MY wife got a flat tire on a busy road.  Many people passed her.  As she was on the cell with me, a guy pulled over, told her that he was there to help, that he was married, showed his wedding ring and even his wallet to prove he was who he was.  She stayed on the cell with me as he changed her tire for her. ( this was on the middle of the day).  WE got his address and sent him a $50 gift certificate to an Italian restaurant in the area.  What is a shame is that we have to have some fear when a stranger stops to help.  But , he realized she would be suspicious and ID'd himself (sure it could have been fake ID and all that ),  but we in turn, did the right thing by rewarding this guy for doing something he didnt have to do.  More people should help one another.


----------



## quicksilver (Sep 22, 2008)

Pan, go buy a lottery ticket today. They say you get it back 10 fold. Who knows?!?


----------



## LEFSElover (Sep 22, 2008)

pacanis said:


> I went to gather my garbage bin this morning from the end of the drive. I noticed something draped over one of my driveway markers. It was a wallet/changepurse/key holder. With paper money clearly visable sticking out of the fold. Unbellievable. I found the owner's name inside and gave them a call, leaving a message on their machine.
> We don't get a lot of walkers on my road. Maybe a jogger once in a while, or someone walking a dog, but I'm still in awe of the action of putting it where it would be noticed and leaving the money untouched. Pretty cool I feel like doing someone a good deed today, like that commercial where a chain reaction of good deeds is started


I love that commercial. I also enjoyed GRK's Pay it Forward thought. I loved that movie. I cry every time I watch it. I think I did a post about what one thing you did good today a long time ago. Think it ended up on the back page somewhere. I think it's a good subject though for future thread. "What, today, did you do to make someone's day more special or even a little special" please post what it was. It's a positive thing to do, to make people realize it's the little things in life, things that people don't realize matter [but do] that put it all together and that equals a good deed.
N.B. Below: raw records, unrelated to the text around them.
Background: an optimization exercise with open tools, aiming at a short achievable clock period and few clock cycles. Do not read the settings as production practice. No run shown here included a check of the RTL's function; only the layout flow was run. Power figures rest on the tool's default switching activity, not on a simulated workload.

`flow/design.v`:
```
module lr_add #(parameter W = 9) (
    input  wire [W-1:0] a,
    input  wire [W-1:0] b,
    input  wire         ci,
    output wire [W-1:0] s,
    output wire         co
);
    reg [W-1:0] g, p, gn, pn, c;
    integer i, d;
    always @(*) begin
        p = a ^ b;
        g = a & b;
        g[0] = g[0] | (p[0] & ci);
        for (d = 1; d < W; d = d * 2) begin
            gn = g;
            pn = p;
            for (i = d; i < W; i = i + 1) begin
                gn[i] = g[i] | (p[i] & g[i-d]);
                pn[i] = p[i] & p[i-d];
            end
            g = gn;
            p = pn;
        end
        c = {g[W-2:0], ci};
    end
    assign s  = a ^ b ^ c;
    assign co = g[W-1];
endmodule
module line_rasterizer (
    input  wire       clk,
    input  wire       rst,      
    input  wire       start,
    input  wire [7:0] x0,
    input  wire [7:0] y0,
    input  wire [7:0] x1,
    input  wire [7:0] y1,
    output wire       ready,
    output reg        write,
    output reg  [7:0] x,
    output reg  [7:0] y,
    output reg        done
);
    reg        a_v;
    reg  [7:0] a_x0, a_y0, a_x1, a_y1;
    reg        rdy;
    assign ready = rdy;
    reg        b_v;
    reg  [7:0] b_x0, b_y0;
    reg  [8:0] b_dx, b_dy;         
    reg  [7:0] b_nx, b_ny;         
    reg        c_v;
    reg  [7:0] c_x0, c_y0;
    reg  [7:0] c_adx, c_ady;
    reg        c_sxn, c_syn;       
    reg        d_v;
    reg  [7:0] d_x0, d_y0;
    reg  [7:0] d_adx, d_ady;
    reg        d_sxn, d_syn;
    reg        d_xm;               
    reg  [8:0] d_kax, d_kay;       
    reg  [8:0] d_kx, d_ky;         
    reg        d_zero;             
    reg        e_v;
    reg  [7:0] e_x0, e_y0;
    reg        e_sxn, e_syn, e_xm;
    reg  [7:0] e_m;                
    reg        e_last;             
    reg  [8:0] e_k;                
    reg  [8:0] e_ka;               
    reg  [7:0] e_kb;               
    reg        sxn, syn, xm;
    reg  [7:0] r;                  
    reg  [4:0] kl, kh;
    reg        kc;
    reg  [4:0] kal, kah, kbl, kbh;
    reg  f_free, e_free, d_free, c_free, b_free;
    wire take   = e_v && f_free;                
    wire accept = start && rdy;
    wire run    = write && !done;               
    wire [8:0] ddx, ddy, ndx, ndy;
    wire       unused_co0, unused_co1, unused_co2, unused_co3;
    lr_add #(9) u_ddx (.a({1'b0, a_x1}), .b(~{1'b0, a_x0}), .ci(1'b1), .s(ddx), .co(unused_co0));
    lr_add #(9) u_ddy (.a({1'b0, a_y1}), .b(~{1'b0, a_y0}), .ci(1'b1), .s(ddy), .co(unused_co1));
    lr_add #(9) u_ndx (.a({1'b0, a_x0}), .b(~{1'b0, a_x1}), .ci(1'b1), .s(ndx), .co(unused_co2));
    lr_add #(9) u_ndy (.a({1'b0, a_y0}), .b(~{1'b0, a_y1}), .ci(1'b1), .s(ndy), .co(unused_co3));
    wire [8:0] dmn, nmd, kx, ky;
    wire       unused_co4, unused_co5, unused_co6, unused_co7;
    lr_add #(9) u_dmn (.a({1'b0, c_adx}), .b(~{1'b0, c_ady}), .ci(1'b1), .s(dmn), .co(unused_co4));
    lr_add #(9) u_nmd (.a({1'b0, c_ady}), .b(~{1'b0, c_adx}), .ci(1'b1), .s(nmd), .co(unused_co5));
    lr_add #(9) u_kx (.a({1'b0, c_ady}), .b(~{2'b0, c_adx[7:1]}), .ci(!c_adx[0]), .s(kx), .co(unused_co6));
    lr_add #(9) u_ky (.a({1'b0, c_adx}), .b(~{2'b0, c_ady[7:1]}), .ci(!c_ady[0]), .s(ky), .co(unused_co7));
    wire       st = !(kh[4] && !(kc && (&kh)));
    wire [4:0] kl_a, kl_b, kh_a, kh_b;
    wire       kc_a, kc_b, unused_co8, unused_co9;
    lr_add #(5) u_kla (.a(kl), .b(kal), .ci(1'b0), .s(kl_a), .co(kc_a));
    lr_add #(5) u_klb (.a(kl), .b(kbl), .ci(1'b0), .s(kl_b), .co(kc_b));
    lr_add #(5) u_kha (.a(kh), .b(kah), .ci(kc),   .s(kh_a), .co(unused_co8));
    lr_add #(5) u_khb (.a(kh), .b(kbh), .ci(kc),   .s(kh_b), .co(unused_co9));
    wire mvx = run && (xm || st);
    wire mvy = run && (!xm || st);
    reg  [7:0] x_st, y_st, r_nx;
    integer i;
    always @(*) begin
        for (i = 0; i < 8; i = i + 1) begin
            x_st[i] = x[i] ^ (mvx && (sxn ? ~|(x & ((8'd1 << i) - 8'd1)) : &(x | ~((8'd1 << i) - 8'd1))));
            y_st[i] = y[i] ^ (mvy && (syn ? ~|(y & ((8'd1 << i) - 8'd1)) : &(y | ~((8'd1 << i) - 8'd1))));
            r_nx[i] = r[i] ^ ~|(r & ((8'd1 << i) - 8'd1));
        end
    end
    wire a_vn  = accept || (a_v && !b_free);
    wire b_vn  = a_v || !b_free;
    wire c_vn  = b_v || !c_free;
    wire d_vn  = c_v || !d_free;
    wire e_vn  = d_v || !e_free;
    wire w_n   = take || run;
    wire dn_n  = take ? e_last : (run && r == 8'd1);
    wire f_fn  = !w_n || dn_n;
    wire e_fn  = !e_vn || f_fn;
    wire d_fn  = !d_vn || e_fn;
    wire c_fn  = !c_vn || d_fn;
    wire b_fn  = !b_vn || c_fn;
    wire rdy_n = !(rdy || (a_v && !b_free)) || b_fn;
    always @(posedge clk) begin
        if (rst) begin
            a_v    <= 1'b0;
            b_v    <= 1'b0;
            c_v    <= 1'b0;
            d_v    <= 1'b0;
            e_v    <= 1'b0;
            write  <= 1'b0;
            done   <= 1'b0;
            rdy    <= 1'b1;
            f_free <= 1'b1;
            e_free <= 1'b1;
            d_free <= 1'b1;
            c_free <= 1'b1;
            b_free <= 1'b1;
        end else begin
            a_v    <= a_vn;
            b_v    <= b_vn;
            c_v    <= c_vn;
            d_v    <= d_vn;
            e_v    <= e_vn;
            write  <= w_n;
            done   <= dn_n;
            rdy    <= rdy_n;
            f_free <= f_fn;
            e_free <= e_fn;
            d_free <= d_fn;
            c_free <= c_fn;
            b_free <= b_fn;
        end
        a_x0 <= ((rdy) ? (x0) : (a_x0));
        a_y0 <= ((rdy) ? (y0) : (a_y0));
        a_x1 <= ((rdy) ? (x1) : (a_x1));
        a_y1 <= ((rdy) ? (y1) : (a_y1));
        b_x0 <= ((b_free) ? (a_x0) : (b_x0));
        b_y0 <= ((b_free) ? (a_y0) : (b_y0));
        b_dx <= ((b_free) ? (ddx) : (b_dx));
        b_dy <= ((b_free) ? (ddy) : (b_dy));
        b_nx <= ((b_free) ? (ndx[7:0]) : (b_nx));
        b_ny <= ((b_free) ? (ndy[7:0]) : (b_ny));
        c_x0  <= ((c_free) ? (b_x0) : (c_x0));
        c_y0  <= ((c_free) ? (b_y0) : (c_y0));
        c_adx <= ((c_free) ? ((b_dx[8] ? b_nx : b_dx[7:0])) : (c_adx));
        c_ady <= ((c_free) ? ((b_dy[8] ? b_ny : b_dy[7:0])) : (c_ady));
        c_sxn <= ((c_free) ? (b_dx[8]) : (c_sxn));
        c_syn <= ((c_free) ? (b_dy[8]) : (c_syn));
        d_x0   <= ((d_free) ? (c_x0) : (d_x0));
        d_y0   <= ((d_free) ? (c_y0) : (d_y0));
        d_adx  <= ((d_free) ? (c_adx) : (d_adx));
        d_ady  <= ((d_free) ? (c_ady) : (d_ady));
        d_sxn  <= ((d_free) ? (c_sxn) : (d_sxn));
        d_syn  <= ((d_free) ? (c_syn) : (d_syn));
        d_xm   <= ((d_free) ? (!dmn[8]) : (d_xm));
        d_kax  <= ((d_free) ? (nmd) : (d_kax));
        d_kay  <= ((d_free) ? (dmn) : (d_kay));
        d_kx   <= ((d_free) ? (kx) : (d_kx));
        d_ky   <= ((d_free) ? (ky) : (d_ky));
        d_zero <= ((d_free) ? (((c_adx == 8'd0) && (c_ady == 8'd0))) : (d_zero));
        e_x0   <= ((e_free) ? (d_x0) : (e_x0));
        e_y0   <= ((e_free) ? (d_y0) : (e_y0));
        e_sxn  <= ((e_free) ? (d_sxn) : (e_sxn));
        e_syn  <= ((e_free) ? (d_syn) : (e_syn));
        e_xm   <= ((e_free) ? (d_xm) : (e_xm));
        e_m    <= ((e_free) ? ((d_xm ? d_adx : d_ady)) : (e_m));
        e_last <= ((e_free) ? (d_zero) : (e_last));
        e_k    <= ((e_free) ? ((d_xm ? d_kx : d_ky)) : (e_k));
        e_ka   <= ((e_free) ? ((d_xm ? d_kax : d_kay)) : (e_ka));
        e_kb   <= ((e_free) ? ((d_xm ? d_ady : d_adx)) : (e_kb));
        x  <= take ? e_x0 : x_st;
        y  <= take ? e_y0 : y_st;
        r  <= take ? e_m  : r_nx;
        kl <= take ? e_k[4:0] : (st ? kl_a : kl_b);
        kh <= take ? {e_k[8], e_k[8:5]} : (st ? kh_a : kh_b);
        kc <= take ? 1'b0 : (st ? kc_a : kc_b);
        sxn <= ((take) ? (e_sxn) : (sxn));
        syn <= ((take) ? (e_syn) : (syn));
        xm  <= ((take) ? (e_xm) : (xm));
        kal <= ((take) ? (e_ka[4:0]) : (kal));
        kah <= ((take) ? ({e_ka[8], e_ka[8:5]}) : (kah));
        kbl <= ((take) ? (e_kb[4:0]) : (kbl));
        kbh <= ((take) ? ({2'b00, e_kb[7:5]}) : (kbh));
    end
endmodule
```
`flow/run.sh`:
```
#!/bin/bash
# synth_recipe.tcl (not shown) runs the flow's synth.tcl, then flattens the netlist and writes it again
# the make line also repeats each setting of config.mk as NAME=value (left out here)
make -C /OpenROAD-flow-scripts/flow DESIGN_CONFIG=/design/flow/config.mk WORK_HOME=/design/flow/orfs CLKGATE_MAP_FILE= SYNTH_SCRIPT=/design/flow/synth_recipe.tcl finish
```
`flow/constraint.sdc`:
```
create_clock -name core_clock -period 4.0 [get_ports {clk}]
set_input_delay 0.8000 -clock core_clock [delete_from_list [all_inputs] [get_ports {clk}]]
set_output_delay 0.8000 -clock core_clock [all_outputs]
set_load 0.01 [all_outputs]
```
`flow/config.mk`:
```
export PLATFORM = sky130hd
export DESIGN_NAME = line_rasterizer
export DESIGN_NICKNAME = line_rasterizer
export VERILOG_FILES = /design/flow/design.v
export SDC_FILE = /design/flow/constraint.sdc
export NUM_CORES = 4
export LEC_CHECK = 0
export CAP_MARGIN = 20
export CORE_MARGIN = 2
export CORE_UTILIZATION = 40
export PLACE_DENSITY = 0.6
export SETUP_SLACK_MARGIN = 2.5
export SLEW_MARGIN = 20
```
==> results of run 1 <==
## cell usage in the layout, fill, tap and decap left out, types with 15 or more instances in the layout
cell	n
buf_4	80
o21ai_1	15
nand2_1	51
inv_1	76
inv_2	15
xor2_1	27
mux2_2	48
a21oi_2	18
nor2_1	64
clkdlybuf4s50_1	33
xnor2_1	26
a21oi_1	34
clkbuf_16	36
dfxtp_4	17
ha_1	49
edfxtp_1	259
fa_2	16
dfxtp_1	17
buf_6	58
o21ai_0	17
nor3_1	17
ha_4	17
## state kept, by name (all words and copies together), names as in the netlist, 9 cells and up
name   count
b_dy       9
d_kx       9
e_k        9
d_ky       9
e_ka       9
d_kay      9
## how the worst max path moves through the flow
stage | from | end | slack, ps | depth (start not counted)
after floorplan | c_adx[1] | d_kx[6] | 1760 | 8
after global placement | c_adx[1] | d_kx[6] | 1660 | 8
after detailed placement | c_adx[1] | d_kx[6] | 1620 | 8
after CTS | c_adx[0] | d_kx[6] | 1770 | 8
after global routing | c_adx[0] | d_kx[6] | 1660 | 8
final | c_adx[0] | d_kx[6] | 1730 | 8
## per-layer routing
metal	GRT usage (%)	up-vias	wire, µm
met5	0	-	0
met1	20.9	4016	13200
met3	2.71	50	1040
met4	4.68	0	642
li1	-	4134	-
met2	24.7	153	13300
## power breakdown
part | total (µW) | switching [µW] | internal [µW]
sequential | 4880 | 400 | 4480
combinational | 3890 | 1850 | 2040
clock | 3290 | 1270 | 2020
total | 12000 | 3510 | 8540
## cell families (layout without fill, tap and decap cells)
group	count (synthesis)	in the layout	synth area share, %
compound gates	164	164	7.44
mux	62	62	4.92
simple gates	233	233	8.28
buf+inv	122	336	3.38
flops	307	307	62.9
xor+xnor	59	59	3.72
fa+ha+maj	94	94	9.32
## worst max-delay path: stages, from the launching register on
cell,delay [ps]
edfxtp_1,480
inv_2,100
fa_2,420
fa_2,360
a21o_1,180
a21oi_2,160
nand2b_4,150
a21oi_2,50
xor2_1,140
## through the flow
step | utilization, % | instances | cell area [µm²]
global route | 53.0 | 1710 | 18200
finish | 53.0 | 1710 | 18200
floorplan | - | 1041 | 14100
global placement | 44.0 | 1529 | 15100
CTS | 50.8 | 1671 | 17500
detailed placement | 44.0 | 1529 | 15100
## repair_timing
action,in CTS,in global routing
pin swaps,63,71
gates cloned,0,0
buffers inserted,81,39
endpoints found under the setup margin,103,103
gates resized for setup,223,117
## cell type report
type                    count  share of cell area, %
well taps                 455                   3.12
clock buffers              41                   5.16
flip-flops and latches    307                   48.4
clock inverters            20                   1.43
inverters                  96                   2.05
multi-input cells         612                   30.4
repair buffers            179                   9.41
==> key figures, run 1 <==
Synth
  • Avg Inst Size Synth: between 10 and 15 µm²
  • Netlist cell types: 57
  • Area contributors post-synth: edfxtp_1 (56%), ha_1 (6.9%), dfxtp_1 (6.9%)
  • Most frequent cells after synthesis: edfxtp_1 (259), inv_1 (96), ha_1 (77)
  • Synth Instances: 1,041
  • Register area share after synthesis: 62.9%
  • Ys flop type: edfxtp_1
  • Post-synth EDFFs: 259
  • Mapped Nets: 1,169
  • Asr flop ratio synth: 0%
  • YS warnings: 3
  • Synth Cell Area: 0.0139 mm²
  • Largest area contributor in the netlist: edfxtp_1
  • Top cell type's share of synthesized area: 56.0%
  • Register bit total from synthesis: a little over 300
  • Count leader, synth: edfxtp_1

Die
  • Die W: 190 µm
  • I/O Pins: 54
  • Die Ht: 190 µm
  • Total core area: 0.0344 mm²
  • Die area: approximately 0.036 mm²
  • # rows: 68
  • Initial Util: about two fifths

Timing
  • Worst setup margin: 1730 ps
  • Count of final hold-check violations: 0
  • RSZ-0062 raised after global routing: true
  • Max-slew violation count: 0
  • Worst slew pin tran: 527 ps
  • Max Freq: 440 MHz
  • Period utilisation layout: 56.8%
  • Slew HR: 64.9%
  • Crit path time final: 2270 ps
  • Setup violators final: 0
  • Hold slack: ~410 ps
  • Setup TNS: 0 ps
  • Worst Clk Skew: between 15 and 20 ps

Layout
  • Fillcell total: between 2,000 and 3,000
  • Reg area: 0.00882 mm²
  • Layout cell share with drive strength beyond 1: 36.6%
  • Final nets: 1,358
  • Area of the multi-input gates: 0.00555 mm²
  • Area grow syn2layout: 31.3%
  • # diodes: 0

Clock network
  • H-Tree Depth: 2
  • Maximum root-to-sink buffer count: 3
  • Clk latency of the worst-skew pair: 520 ps
  • Clk slew on worst S/H paths: 60 ps
  • Clock Tree Root: clkbuf_16
  • CTS tree: done
  • Hold_buf cts: 0
  • TritonCTS Buffers: 34
  • CTS Sinks: 307

Status
  • Outcome: timing/DRC/antenna clean

Place
  • GPL Wtd Cong: 0.832
  • Input/output buffers: 53
  • Worst slack, placed: about 1600 ps
  • Post-DP HPWL: 17.6 mm

Routing
  • WL final: 28.2 mm
  • Avg WL per Cell: 16.5 µm
  • DR DRC count: 0
  • Via count: 8,353
  • First-pass DRT Iterations: 5
  • 1st-iter DRT viols: 455
  • Final ANT Viol Nets: 0
  • Routed vias/inst: 4.88

Hold path
  • Hold Path End: e_x0[6]
  • Hold Crit Class: flop to flop
  • HP Start: d_x0[6]
  • Hold path depth: 0

Worst setup path
  • Worst Path Arrival: around 2500 ps
  • Crit Path Max Fanout: 5
  • R2r startpoint: c_adx[0]
  • FF-to-FF path depth: 8
  • Kind of critical path: flop to flop
  • Worst R2R End: d_kx[6]
  • FF-to-FF setup slack: between 1500 and 2000 ps
  • Worst setup EP type: flop
  • Worst Path Required: 4260 ps
  • CP Launch Type: flop

Global routing
  • Vias in the first global route: just over 8,000
  • First-pass GRT wire length: 43.5 mm
  • Gr usage total: 15.3%
  • GR Overflow Total: 0
  • Largest net degree at the start of global routing: 51
  • Initial antenna violation count: 0

Power
  • PD cells: ~660 mW/mm²
  • Total power: 12,000 µW
  • Peak supply drop: 0.348 mV
  • Leak: 0.00717 µW

Run
  • Max-Cap Viols: 0
==> run 2: changes to the inputs <==
--- a/flow/design.v
+++ b/flow/design.v
@@ -7,9 +7,19 @@
 );
-    reg [W-1:0] g, p, gn, pn, c;
+    reg [W-1:0] g, p, gn, pn, c, px;
     integer i, d;
     always @(*) begin
-        p = a ^ b;
-        g = a & b;
-        g[0] = g[0] | (p[0] & ci);
-        for (d = 1; d < W; d = d * 2) begin
+        px = a ^ b;
+        p  = a | b;
+        gn[0] = (a[0] & b[0]) | (p[0] & ci);
+        pn[0] = p[0];
+        for (i = 1; i < W; i = i + 1) begin
+            if (i == 1)
+                gn[i] = (a[1] & b[1]) | ((p[1] & a[0]) & b[0]) | ((p[1] & p[0]) & ci);
+            else
+                gn[i] = (a[i] & b[i]) | ((p[i] & a[i-1]) & b[i-1]);
+            pn[i] = p[i] & p[i-1];
+        end
+        g = gn;
+        p = pn;
+        for (d = 2; d < W; d = d * 2) begin
             gn = g;
@@ -25,3 +35,3 @@
     end
-    assign s  = a ^ b ^ c;
+    assign s  = px ^ c;
     assign co = g[W-1];
==> key figures, run 2 <==
Synth
  • Most frequent cells after synthesis: edfxtp_1 (259), ha_1 (111), inv_1 (103)
  • Asr flop ratio synth: 0%
  • Largest area contributor in the netlist: edfxtp_1
  • YS warnings: 3
  • Post-Synth Adder-Cell Area: between 10% and 20%
  • Area contributors post-synth: edfxtp_1 (53%), ha_1 (9.4%), dfxtp_1 (6.5%)
  • Synth Cell Area: 0.0148 mm²
  • Register area share after synthesis: between 50 and 60%
  • Register bit total from synthesis: 307
  • Largest family of logic cells by synthesized area: adder cells
  • Netlist cell types: 64
  • Post-synthesis compound-gate area fraction: 8.32%
  • Ys flop type: edfxtp_1
  • Post-synth EDFFs: 259
  • Avg Inst Size Synth: approximately 13 µm²
  • Post-Synth Simple-Gate Area: about a tenth
  • Top cell type's share of synthesized area: 52.7%
  • Synth Instances: 1,165
  • Mapped Nets: 1,315
  • Count leader, synth: edfxtp_1
  • Mux contribution to synthesized area: 4.07%
  • XOR/XNOR Fraction of Synth Area: approximately 4.9%

Layout
  • Highest-count cells in the layout ignoring fill and taps: edfxtp_1 (259), buf_4 (132), inv_1 (77)
  • Util after Layout: 55.2%
  • Final cell count without fillers: about 1,900
  • Final nets: 1,557
  • Area grow syn2layout: 36.6%
  • Layout cell share with drive strength beyond 1: 39.0%
  • # diodes: 0
  • Post-route cell area: 0.0202 mm²
  • Most common cell after layout, fill and taps aside: edfxtp_1

Routing
  • 1st-iter DRT viols: 562
  • DR DRC count: 0
  • WL final: 33.7 mm
  • Final ANT Viol Nets: 0
  • First-pass DRT Iterations: 5
  • Avg WL per Cell: 17.7 µm
  • Routed vias/inst: 5.08
  • Via count: 9,668

Clock network
  • Maximum root-to-sink buffer count: 3
  • TritonCTS Buffers: 35
  • CTS Sinks: 307
  • Hold_buf cts: 0
  • CTS tree: done
  • H-Tree Depth: 2
  • Clock Tree Root: clkbuf_16
  • Clk slew on worst S/H paths: 60 ps
  • Clk latency of the worst-skew pair: 510 ps

Place
  • DP Area: 0.0161 mm²
  • Input/output buffers: 53
  • Worst slack, placed: approximately 1800 ps
  • Dpl cells: 1,667
  • Post-DP HPWL: around 21 mm
  • GPL Wtd Cong: 0.853

Timing
  • Worst slew pin tran: 643 ps
  • Max Freq: 484 MHz
  • Crit path time final: 2060 ps
  • Period utilisation layout: between 50% and 60%
  • Max-slew violation count: 0
  • Setup violators final: 0
  • RSZ-0062 raised after global routing: true
  • Worst setup margin: 1940 ps
  • Count of final hold-check violations: 0
  • Slew HR: 57.2%
  • Worst Clk Skew: 17.4 ps
  • Setup TNS: 0 ps

Worst setup path
  • Kind of critical path: flop to flop
  • Worst Path Required: ~4300 ps
  • Worst path cell trace: buf_4, fa_2, nor2_4, o21bai_4, a221oi_4, nor2_1, xnor2_1
  • FF-to-FF setup slack: ~1900 ps
  • CP max stage delay: 490 ps
  • CP Launch Type: flop
  • Crit-path slowest cell: edfxtp_1
  • Worst setup EP type: flop
  • Worst Path Arrival: 2310 ps
  • Crit Path Max Fanout: 4

Global routing
  • Initial antenna violation count: 0
  • Largest net degree at the start of global routing: 50
  • Vias in the first global route: 9,553
  • Gr usage total: 17.0%
  • GR Overflow Total: 0
  • First-pass GRT wire length: 51.6 mm

Die
  • Die W: around 200 µm
  • I/O Pins: 54
  • Initial Util: 40.4%
  • Die area: between 0.03 and 0.04 mm²
  • Die Ht: slightly below 200 µm
  • Total core area: 0.0365 mm²
  • # rows: 70

Power
  • Leak: roughly 0.0079 µW
  • PD cells: a little over 600 mW/mm²
  • Peak supply drop: 0.506 mV

Run
  • Max-Cap Viols: 0

Hold path
  • Hold Crit Class: flop to flop

Status
  • Outcome: timing/DRC/antenna clean
[run 2: changes by cell type in the layout (fill, tap and decap cells not counted), sizes merged, moves of 14 or more]
cell | before | now
buf | 145 | 196
ha | 77 | 111
nand2b | 16 | 38
o21ai | 43 | 21
xnor2 | 29 | 48
nor2 | 72 | 87
o21bai | 0 | 14
[run 2: cells by family after synthesis]
group | Yosys count
simple gates | 289
fa+ha+maj | 116
buf+inv | 132
mux | 54
flops | 307
compound gates | 184
xor+xnor | 83
[run 2: worst paths after layout]
path / startpoint / endpoint / cells past startpoint
max: c_adx[0] / d_kx[5] / 7
min: b_y0[1] / c_y0[1] / 0
max reg2reg: c_adx[0] / d_kx[5] / 7
min reg2reg: b_y0[1] / c_y0[1] / 0
[run 2: repair_timing]
action,in CTS,in global routing
endpoints found under the setup margin,151,104
pin swaps,77,87
buffers inserted,117,53
gates cloned,1,0
resized for setup,279,145
[run 2: area by class of cell]
cell class                      count  area [µm²]
Clock inverter                     17         231
Fill cell                        2883       16300
Sequential cell                   307        8830
Inverter                          106         422
Timing Repair Buffer              230        2060
Clock buffer                       47         973
Tap cell                          468         586
Multi-Input combinational cell    727        7070
[run 2: layer usage]
metal,wire length (µm),vias to the layer above,track usage (%),share of wire [%]
li1,-,4726,-,-
met1,15000,4705,22.7,44
met2,16800,181,28.9,50
met3,1160,56,2.42,3.4
met4,838,0,4.83,2.5
met5,0,-,0,0
[run 2: through the flow]
| step | power, µW | hold slack (ps) |
|---|---|---|
| 6_report | 12500 | 415 |
| 5_1_grt | 13200 | 414 |
| 4_1_cts | 12000 | 416 |
| 3_5_place_dp | 8050 | 405 |
| 3_3_place_gp | 8000 | 401 |
| 2_1_floorplan | 7140 | 400 |
[run 2: critical path: cells and delay by family, from the launching register on]
kind                       cells  cell delay [ps]
AOI/OAI and AO/OA              2              360
xor gates and xnor gates       1              150
adders and majority gates      1              370
buffers and inverters          1              190
DFF                            1              490
and+or+nand+nor                2              250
Either way, that's a neat story about the wallet. Very inspiring a good way to start the day........thanks for posting...........


----------



## pdswife (Sep 22, 2008)

Good to know that there's still nice honest people out there!


----------



## GhettoRacingKid (Sep 22, 2008)

definitly is a good way to start the day.

I know once the person gets back the wallet that they are looking for and probably going crazy with will be releaved.  

I think everyone touches someone on a daily basis.  Sometimes just a simple hey how is it going or whats up as your passing can really change someones day.


----------



## Claire (Sep 22, 2008)

I have often joked that I could leave my purse in the middle of the grocery store parking lot and it would find its way back to me ... yes, small town.  I don't think the same thing would happen anywhere else I lived.  A few years ago friends visited with their young daughters and I honestly had forgotten how protective you have to be of children, because nothing would happen to them here.  My friends were escorting them to the ladies' room.  Ouch.  A reminder that it really is a mean world out there and I'm lucky to have found a spot that is not.


----------



## roadfix (Sep 22, 2008)

Very nice.  Great thread.


----------



## sattie (Sep 22, 2008)

Doing something good (specially where you have the choice to do something selfish for yourself) always makes you feel good.  I left my wallet in a shopping cart outside and did not realize I had done this till several days later.  It was amazing that the guy who found it returned it to the store with everything in tact.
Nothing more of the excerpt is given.